Source: granite4.1:8b-q6_K@2026-05-19

Confidence: high
Security High

Harden GHSA NVD sync coverage in intel.

Harden GHSA NVD sync coverage in intel.

Source: granite4.1:8b-q6_K@2026-05-19

Confidence: high
Feature Low

Add Langfuse OTLP span profile to runtime.

Add Langfuse OTLP span profile to runtime.

Source: granite4.1:8b-q6_K@2026-05-19

Confidence: high
Feature Low

Publish OpenAPI artifacts via API.

Publish OpenAPI artifacts via API.

Source: granite4.1:8b-q6_K@2026-05-19

Confidence: high
Feature Low

Add production index endpoint to runtime.

Add production index endpoint to runtime.

Source: granite4.1:8b-q6_K@2026-05-19

Confidence: high
Feature Low

Add advisory lookup and package matching to intel.

Add advisory lookup and package matching to intel.

Source: granite4.1:8b-q6_K@2026-05-19

Confidence: high
Feature Low

Emit Agent BOM manifest via inventory.

Emit Agent BOM manifest via inventory.

Source: granite4.1:8b-q6_K@2026-05-19

Confidence: high
Feature Low

Add accountable authorization trace to runtime.

Add accountable authorization trace to runtime.

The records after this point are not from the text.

<file path="config.mk">
export PLATFORM = sky130hd
export DESIGN_NAME = cid_core_slice
export DESIGN_NICKNAME = d
export VERILOG_FILES = /design/src/hw/cid_pkg.sv /design/src/hw/cid_file_mem.sv /design/src/hw/cid_core_slice.sv
export VERILOG_INCLUDE_DIRS = /design/src /design/src/hw
export SDC_FILE = /design/constraint.sdc
export NUM_CORES = 1
export LEC_CHECK = 0
export BUFFER_PORTS_ARGS = -buffer_cell sky130_fd_sc_hd__buf_2
export CAP_MARGIN = 20
export CORE_ASPECT_RATIO = 1.4
export CORE_MARGIN = 3
export CORE_UTILIZATION = 58
export CTS_BUF_LIST = sky130_fd_sc_hd__clkbuf_4
export CTS_CLUSTER_SIZE = 16
export DETAILED_ROUTE_END_ITERATION = 10
export PLACE_DENSITY = 0.79
export SLEW_MARGIN = 20
export SYNTH_ARGS = -nofsm -noshare
export SYNTH_HDL_FRONTEND = slang
export SYNTH_SLANG_ARGS = --single-unit
</file>
<file path="constraint.sdc">
create_clock -name sys_clk -period 4.25 [get_ports sys_clk]
set_clock_uncertainty 0.15 [all_clocks]
set_input_delay 0.85 -clock sys_clk [delete_from_list [all_inputs] [get_ports sys_clk]]
set_output_delay 0.85 -clock sys_clk [all_outputs]
set_load 0.1 [all_outputs]
</file>
<file path="src/hw/cid_regs.svh">
`ifndef CID_REGS_SVH
`define CID_REGS_SVH

// ----------------------------------------------------------------
// Register byte offsets
// ----------------------------------------------------------------
`define CID_OFF_CTRL 8'h00
`define CID_OFF_INSTR 8'h04
`define CID_OFF_STATUS 8'h08
`define CID_OFF_ACC 8'h0C
`define CID_OFF_PC 8'h10
`define CID_OFF_STACK 8'h14
`define CID_OFF_WDT 8'h18
`define CID_OFF_STATE 8'h1C
`define CID_OFF_COUNT 8'h20
`define CID_OFF_RESULT 8'h24
`define CID_FILE_SEL_BIT 7

// ----------------------------------------------------------------
// Field positions
// ----------------------------------------------------------------
`define CID_CTRL_PSA_BIT 0
`define CID_INSTR_OP_LSB 0
`define CID_INSTR_DEST_BIT 4
`define CID_INSTR_FADR_LSB 8
`define CID_INSTR_LIT_LSB 16
`define CID_ST_NULL_BIT 2
`define CID_ST_SLEEP_BIT 3
`define CID_ST_EXPIRY_BIT 4
`define CID_ST_PAGE_LSB 5
`define CID_STATE_BUSY_BIT 0
`define CID_STATE_SECOND_BIT 1
`define CID_STATE_ILLEGAL_BIT 2
`define CID_WDT_PRESC_LSB 8

// ----------------------------------------------------------------
// Reset values and timing
// ----------------------------------------------------------------
`define CID_STATUS_RST 8'h18
`define CID_CTRL_RST 1'b1
`define CID_CYC_CLKS 4

`endif

</file>
<file path="src/hw/cid_pkg.sv">
package cid_pkg;

  typedef enum logic [3:0] {
    CID_OP_NOP,
    CID_OP_CALL,
    CID_OP_ACC_CLR,
    CID_OP_WDT_KICK,
    CID_OP_FILE_CLR,
    CID_OP_INV,
    CID_OP_DEC,
    CID_OP_INC
  } cid_op_t;

  typedef enum logic [1:0] {
    CID_ENG_IDLE,
    CID_ENG_FIRST,
    CID_ENG_SECOND
  } cid_eng_t;

endpackage

</file>
<file path="src/hw/cid_file_mem.sv">
`timescale 1ns/1ps
`default_nettype none

module cid_file_mem #(
  parameter int DEPTH = 32,
  parameter int WIDTH = 8
) (
  input wire logic sys_clk,
  input wire logic [$clog2(DEPTH)-1:0] addr,
  input wire logic we,
  input wire logic [WIDTH-1:0] wdata,
  output logic [WIDTH-1:0] rdata
);

  if (DEPTH < 2 || WIDTH < 1) begin : g_bad
    $error("cid_file_mem: unsupported parameters");
  end

  logic [WIDTH-1:0] mem [DEPTH];

  // ----------------------------------------------------------------
  // Storage, read data registered
  // ----------------------------------------------------------------
  always_ff @(posedge sys_clk) begin
    if (we) begin
      mem[addr] <= wdata;
    end
    rdata <= mem[addr];
  end

endmodule

`default_nettype wire

</file>
<file path="src/hw/cid_core_slice.sv">
// Functional notes
// - Call pushes PC plus one first
// - Call literal loads PC low byte
// - Call copies page bits, clears PC bit8
// - Call takes two cycles, flags unchanged
// - Accumulator clear writes zero, sets null
// - Watchdog kick zeroes watchdog counter
// - Kick clears prescaler only if watchdog-assigned
// - Kick sets expiry and sleep flags only
// - File clear zeroes register, sets null
// - Invert complements file, dest steers, null
// - Decrement file, dest steers, null updated
// - Increment file, dest steers, null updated
//
// Decided for this implementation: the Avalon-MM interface to the registers and the address map.
`timescale 1ns/1ps
`default_nettype none
`include "cid_regs.svh"

module cid_core_slice #(
  parameter int CYC_CLKS = `CID_CYC_CLKS,
  parameter int STACK_DEPTH = 2
) (
  input wire logic sys_clk,
  input wire logic rst_b,
  input wire logic [7:0] avs_address,
  input wire logic avs_read,
  input wire logic avs_write,
  input wire logic [31:0] avs_writedata,
  input wire logic [3:0] avs_byteenable,
  output logic [31:0] avs_readdata,
  output logic avs_waitrequest,
  output logic busy,
  output cid_pkg::cid_op_t exec_op,
  output logic wdt_clear_pulse,
  output logic presc_clear_pulse
);
  import cid_pkg::*;

  if (CYC_CLKS < 2 || CYC_CLKS > 256 || STACK_DEPTH < 1) begin : g_bad
    $error("cid_core_slice: unsupported parameters");
  end

  localparam int CW = (CYC_CLKS > 2) ? $clog2(CYC_CLKS) : 1;
  localparam logic [CW-1:0] CNT_LAST = CW'(CYC_CLKS - 1);

  // ----------------------------------------------------------------
  // Helpers
  // ----------------------------------------------------------------
  function automatic logic [31:0] be_merge(input logic [31:0] old_v, input logic [31:0] new_v,
                                           input logic [3:0] be);
    logic [31:0] m;
    m = old_v;
    for (int i = 0; i < 4; i++) begin
      if (be[i]) begin
        m[8*i +: 8] = new_v[8*i +: 8];
      end
    end
    return m;
  endfunction

  // ----------------------------------------------------------------
  // State
  // ----------------------------------------------------------------
  cid_eng_t st_r;
  logic [CW-1:0] cnt_r;
  logic [31:0] instr_r;
  cid_op_t op_r;
  logic dest_r;
  logic [4:0] fadr_r;
  logic [7:0] lit_r;
  logic [7:0] acc_r;
  logic [7:0] status_r;
  logic [10:0] pc_r;
  logic [10:0] stack_r [STACK_DEPTH];
  logic psa_r;
  logic [7:0] wdt_cnt_r;
  logic [7:0] presc_r;
  logic illegal_r;
  logic [15:0] exec_cnt_r;
  logic [7:0] result_r;
  logic ack_r;
  logic frd_pend_r;

  logic req;
  logic is_file;
  logic bus_ok;
  logic wr_go;
  logic [31:0] wmerge;
  logic [31:0] rd_mux;
  logic start;
  logic last_clk;
  logic push_now;
  logic exec_now;
  logic [7:0] mem_rdata;
  logic [4:0] mem_addr;
  logic mem_we;
  logic [7:0] mem_wdata;
  logic [7:0] res;
  logic res_acc;
  logic res_file;
  logic null_upd;
  logic kick;
  logic [31:0] acc_wmerge;
  logic [31:0] pc_wmerge;

  // ----------------------------------------------------------------
  // Bus slave
  // ----------------------------------------------------------------
  assign req = avs_read | avs_write;
  assign is_file = avs_address[`CID_FILE_SEL_BIT];
  assign wr_go = avs_write & ack_r;
  assign avs_waitrequest = req & ~ack_r;

  // The file bank has one port, so the bus waits while an instruction owns it
  always_comb begin
    bus_ok = 1'b1;
    if (is_file && busy) begin
      bus_ok = 1'b0;
    end
    if (avs_write && avs_address == `CID_OFF_INSTR && busy) begin
      bus_ok = 1'b0;
    end
    if (avs_read && is_file && !frd_pend_r) begin
      bus_ok = 1'b0;
    end
  end

  always_ff @(posedge sys_clk or negedge rst_b) begin
    if (!rst_b) begin
      ack_r <= 1'b0;
      frd_pend_r <= 1'b0;
    end else begin
      ack_r <= req & ~ack_r & bus_ok;
      frd_pend_r <= avs_read & is_file & ~busy & ~ack_r & ~frd_pend_r;
    end
  end

  always_comb begin
    rd_mux = 32'h0000_0000;
    if (is_file) begin
      rd_mux = {24'h00_0000, mem_rdata};
    end else begin
      case (avs_address)
        `CID_OFF_CTRL: rd_mux[`CID_CTRL_PSA_BIT] = psa_r;
        `CID_OFF_INSTR: rd_mux = instr_r;
        `CID_OFF_STATUS: rd_mux = {24'h00_0000, status_r};
        `CID_OFF_ACC: rd_mux = {24'h00_0000, acc_r};
        `CID_OFF_PC: rd_mux = {21'h00_0000, pc_r};
        `CID_OFF_STACK: rd_mux = {21'h00_0000, stack_r[0]};
        `CID_OFF_WDT: rd_mux = {16'h0000, presc_r, wdt_cnt_r};
        `CID_OFF_STATE: begin
          rd_mux[`CID_STATE_BUSY_BIT] = busy;
          rd_mux[`CID_STATE_SECOND_BIT] = (st_r == CID_ENG_SECOND);
          rd_mux[`CID_STATE_ILLEGAL_BIT] = illegal_r;
        end
        `CID_OFF_COUNT: rd_mux = {16'h0000, exec_cnt_r};
        `CID_OFF_RESULT: rd_mux = {24'h00_0000, result_r};
        default: rd_mux = 32'h0000_0000;
      endcase
    end
  end

  always_ff @(posedge sys_clk or negedge rst_b) begin
    if (!rst_b) begin
      avs_readdata <= 32'h0000_0000;
    end else if (avs_read && !ack_r && bus_ok) begin
      avs_readdata <= rd_mux;
    end
  end

  // ----------------------------------------------------------------
  // Instruction latch and sequencer
  // ----------------------------------------------------------------
  assign wmerge = be_merge(instr_r, avs_writedata, avs_byteenable);
  assign acc_wmerge = be_merge({24'h00_0000, acc_r}, avs_writedata, avs_byteenable);
  assign pc_wmerge = be_merge({21'h00_0000, pc_r}, avs_writedata, avs_byteenable);
  assign start = wr_go && !is_file && avs_address == `CID_OFF_INSTR;
  assign busy = (st_r != CID_ENG_IDLE);
  assign exec_op = op_r;
  assign last_clk = busy && cnt_r == CNT_LAST;
  assign push_now = last_clk && st_r == CID_ENG_FIRST && op_r == CID_OP_CALL;
  assign exec_now = last_clk && (st_r == CID_ENG_SECOND || op_r != CID_OP_CALL);

  always_ff @(posedge sys_clk or negedge rst_b) begin
    if (!rst_b) begin
      instr_r <= 32'h0000_0000;
      op_r <= CID_OP_NOP;
      dest_r <= 1'b0;
      fadr_r <= 5'h00;
      lit_r <= 8'h00;
    end else if (start) begin
      instr_r <= wmerge;
      // Codes past the last operation run as a no-op and raise a sticky flag
      op_r <= wmerge[`CID_INSTR_OP_LSB + 3] ? CID_OP_NOP : cid_op_t'(wmerge[`CID_INSTR_OP_LSB +: 4]);
      dest_r <= wmerge[`CID_INSTR_DEST_BIT];
      fadr_r <= wmerge[`CID_INSTR_FADR_LSB +: 5];
      lit_r <= wmerge[`CID_INSTR_LIT_LSB +: 8];
    end
  end

  always_ff @(posedge sys_clk or negedge rst_b) begin
    if (!rst_b) begin
      st_r <= CID_ENG_IDLE;
      cnt_r <= '0;
    end else begin
      case (st_r)
        CID_ENG_IDLE: begin
          cnt_r <= '0;
          if (start) begin
            st_r <= CID_ENG_FIRST;
          end
        end
        CID_ENG_FIRST: begin
          if (cnt_r == CNT_LAST) begin
            cnt_r <= '0;
            st_r <= (op_r == CID_OP_CALL) ? CID_ENG_SECOND : CID_ENG_IDLE;
          end else begin
            cnt_r <= cnt_r + 1'b1;
          end
        end
        CID_ENG_SECOND: begin
          if (cnt_r == CNT_LAST) begin
            cnt_r <= '0;
            st_r <= CID_ENG_IDLE;
          end else begin
            cnt_r <= cnt_r + 1'b1;
          end
        end
        default: begin
          st_r <= CID_ENG_IDLE;
          cnt_r <= '0;
        end
      endcase
    end
  end

  // ----------------------------------------------------------------
  // File bank and result path
  // ----------------------------------------------------------------
  assign mem_addr = busy ? fadr_r : avs_address[6:2];
  assign mem_we = (exec_now & res_file) | (wr_go & is_file & avs_byteenable[0]);
  assign mem_wdata = busy ? res : avs_writedata[7:0];

  cid_file_mem #(
    .DEPTH(32),
    .WIDTH(8)
  ) u_file (
    .sys_clk(sys_clk),
    .addr(mem_addr),
    .we(mem_we),
    .wdata(mem_wdata),
    .rdata(mem_rdata)
  );

  // File data is valid from the second clock of the cycle; results are used only at the last
  always_comb begin
    res = 8'h00;
    res_acc = 1'b0;
    res_file = 1'b0;
    null_upd = 1'b0;
    kick = 1'b0;
    case (op_r)
      CID_OP_ACC_CLR: begin
        res_acc = 1'b1;
        null_upd = 1'b1;
      end
      CID_OP_FILE_CLR: begin
        res_file = 1'b1;
        null_upd = 1'b1;
      end
      CID_OP_INV: begin
        res = ~mem_rdata;
        res_acc = ~dest_r;
        res_file = dest_r;
        null_upd = 1'b1;
      end
      CID_OP_DEC: begin
        res = mem_rdata - 8'h01;
        res_acc = ~dest_r;
        res_file = dest_r;
        null_upd = 1'b1;
      end
      CID_OP_INC: begin
        res = mem_rdata + 8'h01;
        res_acc = ~dest_r;
        res_file = dest_r;
        null_upd = 1'b1;
      end
      CID_OP_WDT_KICK: kick = 1'b1;
      default: res = 8'h00;
    endcase
  end

  always_ff @(posedge sys_clk or negedge rst_b) begin
    if (!rst_b) begin
      acc_r <= 8'h00;
    end else if (exec_now && res_acc) begin
      acc_r <= res;
    end else if (wr_go && !is_file && avs_address == `CID_OFF_ACC) begin
      acc_r <= acc_wmerge[7:0];
    end
  end

  always_ff @(posedge sys_clk or negedge rst_b) begin
    if (!rst_b) begin
      result_r <= 8'h00;
      exec_cnt_r <= 16'h0000;
    end else if (exec_now) begin
      result_r <= res;
      exec_cnt_r <= exec_cnt_r + 16'h0001;
    end
  end

  // ----------------------------------------------------------------
  // Status register
  // ----------------------------------------------------------------
  // Hardware updates land after a software write in the same clock, so they win
  always_ff @(posedge sys_clk or negedge rst_b) begin
    if (!rst_b) begin
      status_r <= `CID_STATUS_RST;
    end else begin
      if (wr_go && !is_file && avs_address == `CID_OFF_STATUS && avs_byteenable[0]) begin
        status_r <= avs_writedata[7:0];
      end
      if (exec_now && null_upd) begin
        status_r[`CID_ST_NULL_BIT] <= (res == 8'h00);
      end
      if (exec_now && kick) begin
        status_r[`CID_ST_EXPIRY_BIT] <= 1'b1;
        status_r[`CID_ST_SLEEP_BIT] <= 1'b1;
      end
    end
  end

  always_ff @(posedge sys_clk or negedge rst_b) begin
    if (!rst_b) begin
      illegal_r <= 1'b0;
    end else if (start && wmerge[`CID_INSTR_OP_LSB + 3]) begin
      illegal_r <= 1'b1;
    end else if (wr_go && !is_file && avs_address == `CID_OFF_STATE &&
                 avs_writedata[`CID_STATE_ILLEGAL_BIT]) begin
      illegal_r <= 1'b0;
    end
  end

  // ----------------------------------------------------------------
  // Program counter and return stack
  // ----------------------------------------------------------------
  always_ff @(posedge sys_clk or negedge rst_b) begin
    if (!rst_b) begin
      pc_r <= 11'h000;
    end else if (exec_now && op_r == CID_OP_CALL) begin
      pc_r <= {status_r[`CID_ST_PAGE_LSB +: 2], 1'b0, lit_r};
    end else if (exec_now) begin
      pc_r <= pc_r + 11'h001;
    end else if (wr_go && !is_file && avs_address == `CID_OFF_PC) begin
      pc_r <= pc_wmerge[10:0];
    end
  end

  // Deepest entry falls off when the stack overflows
  always_ff @(posedge sys_clk or negedge rst_b) begin
    if (!rst_b) begin
      for (int i = 0; i < STACK_DEPTH; i++) begin
        stack_r[i] <= 11'h000;
      end
    end else if (push_now) begin
      stack_r[0] <= pc_r + 11'h001;
      for (int i = 1; i < STACK_DEPTH; i++) begin
        stack_r[i] <= stack_r[i-1];
      end
    end
  end

  // ----------------------------------------------------------------
  // Watchdog and shared prescaler
  // ----------------------------------------------------------------
  always_ff @(posedge sys_clk or negedge rst_b) begin
    if (!rst_b) begin
      psa_r <= `CID_CTRL_RST;
    end else if (wr_go && !is_file && avs_address == `CID_OFF_CTRL && avs_byteenable[0]) begin
      psa_r <= avs_writedata[`CID_CTRL_PSA_BIT];
    end
  end

  always_ff @(posedge sys_clk or negedge rst_b) begin
    if (!rst_b) begin
      presc_r <= 8'h00;
    end else if (exec_now && kick && psa_r) begin
      presc_r <= 8'h00;
    end else begin
      presc_r <= presc_r + 8'h01;
    end
  end

  // Counter ticks on prescaler wrap when assigned, else every clock
  always_ff @(posedge sys_clk or negedge rst_b) begin
    if (!rst_b) begin
      wdt_cnt_r <= 8'h00;
    end else if (exec_now && kick) begin
      wdt_cnt_r <= 8'h00;
    end else if (!psa_r || presc_r == 8'hFF) begin
      wdt_cnt_r <= wdt_cnt_r + 8'h01;
    end
  end

  always_ff @(posedge sys_clk or negedge rst_b) begin
    if (!rst_b) begin
      wdt_clear_pulse <= 1'b0;
      presc_clear_pulse <= 1'b0;
    end else begin
      wdt_clear_pulse <= exec_now & kick;
      presc_clear_pulse <= exec_now & kick & psa_r;
    end
  end

endmodule

`default_nettype wire

</file>
* After elaboration in Yosys (flattened, before gate mapping)
Memories as Yosys holds them, arrays and structs flattened. A register that Yosys moved wholly into a read port is not among the register bits.
Cells that the tools add are included.
** Operators by class
- Add/sub/neg operators :: 7
- Bitwise gates (word level) :: 19
- Equal/unequal tests :: 24
- $mul :: 0
- Shifts and indexed selects :: 0
- Magnitude comparators :: 0
- Reductions and logical operators :: 56
- Divide/modulo/power cells :: 0
- Mux-type cells :: 42
** Operators with widths (count)
- $pmux W29 S8 :: 1
- $mux W8 :: 8
- $mux W11 :: 3
- $eq A8 B5 Y1 const B :: 4
- $mux W32 :: 1
- $logic_and A1 B1 Y1 :: 27
- $add A8 B1 Y8 const B :: 3
- $pmux W8 S3 :: 1
- $mux W5 :: 4
- $pmux W2 S9 :: 1
- $add A16 B1 Y16 const B :: 1
- $eq A4 B3 Y1 const B :: 4
- $eq A8 B4 Y1 const B :: 2
- $eq A8 B6 Y1 const B :: 2
- $logic_not A8 Y1 :: 2
- $mux W2 :: 7
- $reduce_bool A2 Y1 :: 7
- $and A1 B1 Y1 :: 12
- $reduce_and A2 Y1 :: 6
- $add A11 B1 Y11 const B :: 1
- $mux W1 :: 10
- $pmux W1 S10 :: 1
- $reduce_bool A3 Y1 :: 3
- $eq A4 B2 Y1 const B :: 2
- 23 further kinds :: 35
** Storage, ports and cells
- Memories kept :: 1
- Latch bits :: 0
- Output and inout port bits :: 40
- Bits in writable memories :: 256
- Memory bits (read-only) :: 0
- Bits of input ports :: 48
- Register bits :: 170
- Word-level logic and storage cells :: 177
** Memory list
- u_file.mem :: depth 32, bits a word 8, rd ports 1, clocked after memory_dff 1, wr ports 1, RTL line cid_file_mem.sv:19 : logic [WIDTH-1:0] mem [DEPTH];

* Depth between registers and ports, before layout
- Depth in word-level cells :: 7
- Mapped depth :: 11
- Depth with buffers taken out :: 7

* By module
A second synthesis with hierarchy kept.
** Unflattened totals
- Cell total of the unflattened synthesis :: 1388
- Area total of the unflattened synthesis :: 18416.4 µm²
** Modules (own cells, without submodules)
- cid_file_mem :: sequential area each 7847.5 µm², instances 1, area an instance 10201.0 µm², cells an instance 576
- cid_core_slice :: sequential area each 3882.5 µm², instances 1, area an instance 8215.4 µm², cells an instance 812

* Worst setup path after synthesis
OpenSTA, ideal clock, no wires.
- Path type :: register to register
- Start :: reg op_r[2], in the netlist exec_op[2]
- End :: mem u_file.mem[0][7] (data pin)
- Arrival time :: 4.720 ns
- Clock period less this slack :: 5.324 ns
- Path slack :: -1.074 ns
- Path buffers :: 3
- Cell stages (with the launch flop) :: 11
- Cell sequence :: dfrtp_1 buf_2 buf_1 clkbuf_1 nand3_1 ha_1 a211oi_1 o21ai_0 a221oi_1 nor3_1 o21ai_0
** On the way
- Cells in the longest elaborated chain, start to end :: 3
** RTL lines
- start, declared :: RTL line cid_core_slice.sv:68 : cid_op_t op_r;
- start signal, assigned :: RTL line cid_core_slice.sv:195 : op_r <= wmerge[`CID_INSTR_OP_LSB + 3] ? CID_OP_NOP : cid_op_t'(wmerge[`CID_INSTR_OP_LSB +: 4]);
- $eq A4 B3 Y1 :: RTL line cid_core_slice.sv:263 : case (op_r)
- $pmux W8 S3 (*) :: RTL line cid_core_slice.sv:263
- $mux W8 (*) :: RTL line cid_core_slice.sv:243 : assign mem_wdata = busy ? res : avs_writedata[7:0];
- net mem_wdata[7] :: RTL line cid_core_slice.sv:98 : logic [7:0] mem_wdata;
- end, declared :: RTL line cid_file_mem.sv:19
Mark *: on every way through the listed nets, which the timed path passes. The rest lies on a longest branch.

* Worst setup path in the final report
- Start :: reg st_r[1]
- End :: out busy
** On the way
- Cells in the longest elaborated chain, start to end :: 1
** RTL lines
- start, declared :: RTL line cid_core_slice.sv:65 : cid_eng_t st_r;
- start signal, assigned :: RTL line cid_core_slice.sv:217 : st_r <= (op_r == CID_OP_CALL) ? CID_ENG_SECOND : CID_ENG_IDLE;
- $reduce_bool A2 Y1 :: RTL line cid_core_slice.sv:179 : assign busy = (st_r != CID_ENG_IDLE);
- end, declared :: RTL line cid_core_slice.sv:33 : output logic busy,
Every way passes these cells.
## config.mk

```make
export PLATFORM = sky130hd
export DESIGN_NAME = tar_device_flat
export DESIGN_NICKNAME = d
export VERILOG_FILES = /design/src/verilog/tar_pkg.sv /design/src/verilog/tar_link_if.sv /design/src/verilog/tar_alarm.sv /design/src/verilog/tar_device.sv /design/src/flat_wrapper.sv
export VERILOG_INCLUDE_DIRS = /design/src /design/src/verilog
export SDC_FILE = /design/constraint.sdc
export NUM_CORES = 1
export LEC_CHECK = 0
export BUFFER_PORTS_ARGS = -buffer_cell sky130_fd_sc_hd__buf_2
export CAP_MARGIN = 5
export CORE_ASPECT_RATIO = 1.1
export CORE_UTILIZATION = 62
export CTS_CLUSTER_DIAMETER = 40
export DETAILED_ROUTE_END_ITERATION = 10
export GPL_ROUTABILITY_DRIVEN = 0
export GPL_TIMING_DRIVEN = 0
export HOLD_SLACK_MARGIN = 0.08
export MAX_ROUTING_LAYER = met4
export PLACE_DENSITY = 0.84
export SYNTH_ARGS = -nofsm -noshare
export SYNTH_HDL_FRONTEND = slang
export SYNTH_SLANG_ARGS = --single-unit
```

## constraint.sdc

```tcl
create_clock -name CLK -period 4.1 [get_ports CLK]
set_input_delay 0 -clock CLK [delete_from_list [all_inputs] [get_ports CLK]]
set_output_delay 0 -clock CLK [all_outputs]
set_load 0.1 [all_outputs]
```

Source: granite4.1:8b-q6_K@2026-05-19

Confidence: high
Feature Low

Add role profile blueprints to runtime.

Add role profile blueprints to runtime.

Source: granite4.1:8b-q6_K@2026-05-19

Confidence: high
Bugfix Medium

Derive CVE remediation guidance from reports.

Derive CVE remediation guidance from reports.

Source: granite4.1:8b-q6_K@2026-05-19

Confidence: high
Bugfix Low

Clarify optional runtime extras in CLI.

Clarify optional runtime extras in CLI.

Source: granite4.1:8b-q6_K@2026-05-19

Confidence: high
Bugfix Low

Quiet doctor MCP discovery output in CLI.

Quiet doctor MCP discovery output in CLI.

Source: granite4.1:8b-q6_K@2026-05-19

Confidence: high
Bugfix Low

Reduce docs PII false positives for secrets.

Reduce docs PII false positives for secrets.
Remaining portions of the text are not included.